Vor einem Galilei'schen Fernrohr (a) mit circa dreifacher Vergrößerung befindet sich ein fester
halbbelegter (b) und ein um seine verticale Achse (c) drehbarer Spiegel (d)
dergestalt, daß durch das Fernrohr sowohl das Object, als auch in dem feststehenden
Spiegel mit Hülfe des drehbaren ein seitwärts liegender Hülfspunkt gesehen werden
kann; dieser und das Object können durch Drehung des Spiegels über einander
eingestellt werden. Der Radius (e), an welchem letzterer
befestigt ist, trägt einen Kreisbogen (f), auf welchem
die halben berechneten Winkel (in Folge der doppelten Reflexion) von 50/(cos . α) mit 51,
52x etc. und im Metermaaß bezeichnet
sind. Der bewegliche Kreisbogen kann an einer von seinem Mittelpunkt (c) abgehenden Alhidade (g)
welche zu gleicher Zeit den Zeiger (i) für die
Schritteintheilung trägt, mittelst einer Klemmschraube (k) festgestellt werden. Das Ende der Alhidade trägt nun in einem
Kugelgelenk (l) die Mutterschraube für die feste
Mikrometerschraubenspindel (m), deren eines Ende die
eingetheilte Trommel (n) und deren anderes Ende ein Rad (o) in Bewegung setzt, an welchem die Zahl der ganzen
Umdrehungen abgelesen werden kann. Der bewegliche Spiegel läßt sich nun nur noch
durch die Mikrometerschraube bewegen. Für jede ganze Umdrehung besitzt der Kopf der
letzteren je eine Eintheilung, auf welcher direct die betreffende Entfernung am
Zeiger abgelesen werden kann. Die Eintheilung der Trommel geschieht am besten auf
empirischem Wege mit kleinerer Basis bei bekannten Entfernungen.
Handhabung des Instrumentes.
Textabbildung Bd. 203, S. 251
Die Entfernung AB ist von A aus zu messen.
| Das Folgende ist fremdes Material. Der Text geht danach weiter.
[config.mk]
export PLATFORM = sky130hd
export DESIGN_NAME = spi_burst_controller
export DESIGN_NICKNAME = d
export VERILOG_FILES = /design/src/rtl/spi_burst_controller.sv
export SDC_FILE = /design/constraint.sdc
export NUM_CORES = 1
export LEC_CHECK = 0
export CAP_MARGIN = 5
export CORE_MARGIN = 2
export CORE_UTILIZATION = 50
export DETAILED_ROUTE_END_ITERATION = 8
export PLACE_DENSITY = 0.71
export SETUP_SLACK_MARGIN = 0.15
export SLEW_MARGIN = 20
export SYNTH_ARGS = -nofsm -noshare
export SYNTH_HDL_FRONTEND = slang
export SYNTH_SLANG_ARGS = --single-unit
[constraint.sdc]
create_clock -name clk -period 4.1 [get_ports clk]
set_clock_uncertainty 0.15 [all_clocks]
set_input_delay 1.23 -clock clk [delete_from_list [all_inputs] [get_ports clk]]
set_output_delay 1.23 -clock clk [all_outputs]
set_load 0.005 [all_outputs]
[src/rtl/spi_burst_controller.sv]
// spi_burst_controller: multi-lane SPI burst master with byte-wide TX/RX FIFOs
module spi_burst_fifo #(
   parameter int DEPTH = 16,
   localparam int AW = $clog2(DEPTH)
) (
   input  logic          clk,
   input  logic          reset_n,
   input  logic          wr_en,
   input  logic [7:0]    wr_data,
   input  logic          rd_en,
   output logic [7:0]    rd_data,
   output logic [AW:0]   count
);
   logic [7:0]    mem [DEPTH];
   logic [AW-1:0] wr_ptr, rd_ptr;
   assign rd_data = mem[rd_ptr];
   // pointers wrap naturally at DEPTH; occupancy tracks push minus pop
   always_ff @(posedge clk or negedge reset_n) begin
      if (!reset_n) begin
         wr_ptr <= '0;
         rd_ptr <= '0;
         count  <= '0;
      end else begin
         if (wr_en) wr_ptr <= wr_ptr + 1'b1;
         if (rd_en) rd_ptr <= rd_ptr + 1'b1;
         count <= count + {{AW{1'b0}}, wr_en} - {{AW{1'b0}}, rd_en};
      end
   end
   // byte storage
   always_ff @(posedge clk) if (wr_en) mem[wr_ptr] <= wr_data;
endmodule

module spi_burst_controller #(
   parameter int FIFO_DEPTH = 16,
   parameter int NUM_CS = 2,
   parameter int LEN_WIDTH = 12,
   parameter int DIV_WIDTH = 8,
   localparam int CSW = NUM_CS > 1 ? $clog2(NUM_CS) : 1,
   localparam int CW = $clog2(FIFO_DEPTH) + 1
) (
   input  logic                 clk,
   input  logic                 reset_n,
   input  logic                 start,
   input  logic [LEN_WIDTH-1:0] xfer_len,
   input  logic [CSW-1:0]       xfer_cs,
   input  logic [2:0]           xfer_mode,
   input  logic                 xfer_dir,
   input  logic [DIV_WIDTH-1:0] clk_div,
   input  logic [7:0]           tx_data,
   input  logic                 tx_valid,
   output logic                 tx_ready,
   output logic [7:0]           rx_data,
   output logic                 rx_valid,
   input  logic                 rx_ready,
   output logic                 busy,
   output logic                 done,
   output logic                 spi_clk,
   output logic [NUM_CS-1:0]    spi_cs_n,
   input  logic [3:0]           spi_data_in,
   output logic [3:0]           spi_data_out,
   output logic [3:0]           spi_data_oe
);
   typedef enum logic [2:0] {IDLE, CS_SETUP, LOAD, SHIFT_LO, SHIFT_HI, CS_HOLD} state_t;
   state_t state, state_nx;
   logic [LEN_WIDTH-1:0] len_q;
   logic [DIV_WIDTH-1:0] div_q, cnt;
   logic                 quad_q, dual_q, dir_q;
   logic [2:0]           sck_left;
   logic [7:0]           tx_sh, rx_sh, tx_head, tx_src;
   logic [CW-1:0]        tx_count, rx_count;
   logic tx_need, rx_need, phase_end, room, room_chain, tx_pop, rx_push;
   logic load, advance, rise, fall, byte_end, release_cs;
   assign busy      = state != IDLE;
   assign tx_ready  = tx_count != CW'(FIFO_DEPTH);
   assign rx_valid  = rx_count != '0;
   assign tx_need   = (!quad_q && !dual_q) || dir_q;
   assign rx_need   = (!quad_q && !dual_q) || !dir_q;
   assign phase_end = cnt == div_q;
   assign room       = (!tx_need || tx_count != '0) && (!rx_need || rx_count < CW'(FIFO_DEPTH));
   assign room_chain = (!tx_need || tx_count != '0) && (!rx_need || rx_count < CW'(FIFO_DEPTH - 1));
   assign tx_pop    = load && tx_need;
   assign tx_src    = load ? (tx_need ? tx_head : 8'h00) : tx_sh;

   spi_burst_fifo #(.DEPTH(FIFO_DEPTH)) u_tx (
      .clk(clk), .reset_n(reset_n), .wr_en(tx_valid && tx_ready), .wr_data(tx_data),
      .rd_en(tx_pop), .rd_data(tx_head), .count(tx_count)
   );
   spi_burst_fifo #(.DEPTH(FIFO_DEPTH)) u_rx (
      .clk(clk), .reset_n(reset_n), .wr_en(rx_push), .wr_data(rx_sh),
      .rd_en(rx_ready && rx_valid), .rd_data(rx_data), .count(rx_count)
   );

   // state register
   always_ff @(posedge clk or negedge reset_n) begin
      if (!reset_n) state <= IDLE;
      else          state <= state_nx;
   end

   // next state and per-cycle control strobes; a byte boundary with data ready skips LOAD
   always_comb begin
      state_nx   = state;
      load       = 1'b0;
      rx_push    = 1'b0;
      rise       = state == SHIFT_LO && phase_end;
      fall       = state == SHIFT_HI && phase_end;
      byte_end   = fall && sck_left == 3'd0;
      advance    = fall && sck_left != 3'd0;
      release_cs = state == CS_HOLD && phase_end;
      case (state)
         IDLE:     if (start) state_nx = CS_SETUP;
         CS_SETUP: if (phase_end) state_nx = LOAD;
         LOAD:     if (room) begin
                      load     = 1'b1;
                      state_nx = SHIFT_LO;
                   end
         SHIFT_LO: if (phase_end) state_nx = SHIFT_HI;
         SHIFT_HI: if (phase_end) begin
                      rx_push = byte_end && rx_need;
                      if (!byte_end) state_nx = SHIFT_LO;
                      else if (len_q == '0) state_nx = CS_HOLD;
                      else if (room_chain) begin
                         load     = 1'b1;
                         state_nx = SHIFT_LO;
                      end else state_nx = LOAD;
                   end
         CS_HOLD:  if (phase_end) state_nx = IDLE;
         default:  state_nx = IDLE;
      endcase
   end

   // burst datapath: latched command, phase timer, shifters and pin registers
   always_ff @(posedge clk or negedge reset_n) begin
      if (!reset_n) begin
         len_q        <= '0;
         div_q        <= '0;
         quad_q       <= 1'b0;
         dual_q       <= 1'b0;
         dir_q        <= 1'b0;
         cnt          <= '0;
         sck_left     <= '0;
         tx_sh        <= '0;
         rx_sh        <= '0;
         spi_clk      <= 1'b0;
         spi_cs_n     <= '1;
         spi_data_out <= '0;
         spi_data_oe  <= '0;
         done         <= 1'b0;
      end else begin
         done <= 1'b0;
         cnt  <= state_nx != state ? '0 : cnt + 1'b1;
         if (state == IDLE && start) begin
            len_q       <= xfer_len;
            div_q       <= clk_div;
            quad_q      <= xfer_mode == 3'b100;
            dual_q      <= xfer_mode == 3'b010;
            dir_q       <= xfer_dir;
            spi_cs_n    <= ~(NUM_CS'(1) << xfer_cs);
            spi_data_oe <= xfer_mode == 3'b100 ? {4{xfer_dir}} :
                           xfer_mode == 3'b010 ? {2'b00, {2{xfer_dir}}} : 4'b0001;
         end
         if (load || advance) begin
            spi_data_out <= quad_q ? tx_src[7:4] : dual_q ? {2'b00, tx_src[7:6]} : {3'b000, tx_src[7]};
            tx_sh        <= quad_q ? {tx_src[3:0], 4'h0} : dual_q ? {tx_src[5:0], 2'b00} : {tx_src[6:0], 1'b0};
            sck_left     <= load ? (quad_q ? 3'd1 : dual_q ? 3'd3 : 3'd7) : sck_left - 3'd1;
         end
         if (rise) begin
            spi_clk <= 1'b1;
            rx_sh   <= quad_q ? {rx_sh[3:0], spi_data_in} :
                       dual_q ? {rx_sh[5:0], spi_data_in[1:0]} : {rx_sh[6:0], spi_data_in[1]};
         end
         if (fall) spi_clk <= 1'b0;
         if (byte_end && len_q != '0) len_q <= len_q - 1'b1;
         if (release_cs) begin
            spi_cs_n     <= '1;
            spi_data_oe  <= '0;
            spi_data_out <= '0;
            done         <= 1'b1;
         end
      end
   end
endmodule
Ich stelle mich mit dem Instrument
mit gelöster Klemmschraube und Mikrometer-Eintheilung auf Null in A auf und drehe den Spiegel mittelst des Kreisbogens
derartig, daß B auf einen beliebigen markirten Punkt
seitwärts, C, im Spiegel einspielt. Sodann wird die
Klemmschraube festgestellt und die Länge von 50/(cos
. α) abgelesen. Angenommen der Zeiger zeigt
auf 51x, so schreite ich in der
Richtung aus C 51x = AD ab (oder AD wird mittelst Meßbandes gemessen), stelle
mich in D auf und Visire nach B. Die beiden Punkte B und C stehen nun im Spiegel nicht mehr übereinander und
werden mittelst der Mikrometerschraube eingestellt. Die Zahl am Zeiger gibt auf
der vom Zählrade angegebenen Eintheilung die gewünschte Schrittzahl. Je nach der
verlangten Genauigkeit kann die Basis kleiner oder größer angenommen werden;
jedoch muß dann die abgelesene Entfernung mit der Verhältnißzahl multiplicirt
resp. dividirt werden. Die Entfernung des Hülfsobjectes C ist möglichst groß zu nehmen.
Das Hülfsobject kann eben so gut links als rechts stehen, wobei man alsdann das
Instrument nur mit dem Kreisbogen nach unten zu drehen braucht. Sollte es jedoch
unmöglich seyn, rechts oder links ein passendes Hülfsobject zu finden, was gewiß nur
selten vorkommen kann, so ist das Meßband zur Visirlinie möglichst rechtwinkelig
auszuziehen und die Richtung desselben als Hülfsvisirlinie zu verwerthen.
Die Handhabung des beschriebenen compendiösen Instrumentes ist eine so ungemein leichte und
einfache, daß es sich als Militär-Distanzmesser von selbst empfiehlt.Mein Distanzmesser wird von den HHrn. Warmbrunn,
Quilitz und Comp. in Berlin (Rosenthaler Straße Nr. 40)
geliefert.
Berlin, im Januar 1872.
A. Muencke, kgl.
preuß. Premier-Lieutenant im Eisenbahnbataillon.